Understanding the behavioural aspects of costing systems in public health organisations Online publication date: Sun, 31-Jan-2010
by Mostafa Kamal Hassan
International Journal of Behavioural Accounting and Finance (IJBAF), Vol. 1, No. 3, 2010
Abstract: The paper reports on a case study of the processes behind the development and the implementation of a centre-based costing system in a public health organisation. Since the processes of change involve the activities of various groups, the paper explores the reformers' policies towards public health organisations and, at the same time, the actions of actors within one of those organisations towards these policies. The paper explains how new practices, mainly costing practices, emerge and intermediate between reformers' policies and organisational members' way of thinking.
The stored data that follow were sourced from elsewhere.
[config.mk]
export PLATFORM = sky130hd
export DESIGN_NAME = spi_host_lite
export DESIGN_NICKNAME = d
export VERILOG_FILES = /design/src/rtl/spi_host_pkg.sv /design/src/rtl/spi_host_tick.sv /design/src/rtl/spi_host_lite.sv
export SDC_FILE = /design/constraint.sdc
export NUM_CORES = 1
export LEC_CHECK = 0
export CAP_MARGIN = 40
export CORE_ASPECT_RATIO = 0.8
export CORE_MARGIN = 5
export CORE_UTILIZATION = 38
export DETAILED_ROUTE_END_ITERATION = 8
export SYNTH_ARGS = -nofsm -noshare
export SYNTH_HDL_FRONTEND = slang
export SYNTH_HIERARCHICAL = 1
export SYNTH_SLANG_ARGS = --single-unit
[constraint.sdc]
create_clock -name clk_i -period 5 [get_ports clk_i]
set_input_delay 1.25 -clock clk_i [delete_from_list [all_inputs] [get_ports clk_i]]
set_output_delay 1.25 -clock clk_i [all_outputs]
set_load 0.1 [all_outputs]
It uses Giddens' (1984, 1990b) structuration theory, as a sensitising device, to understand the behavioural aspects behind the development and implementation of these costing practices. The findings reveal that reformers draw on their experience of costing techniques at the public industrial sector. They also draw on the knowledge they obtained through their connection with international consultant firms specialised in healthcare reform. Other organisational members draw on different stock of knowledge to bring different perspectives to the issue of costing. Physicians draw on their professional expertise, accountants draw on their prior experience of budgetary control and both draw on their mutual understanding of their organisation as a public free healthcare institution.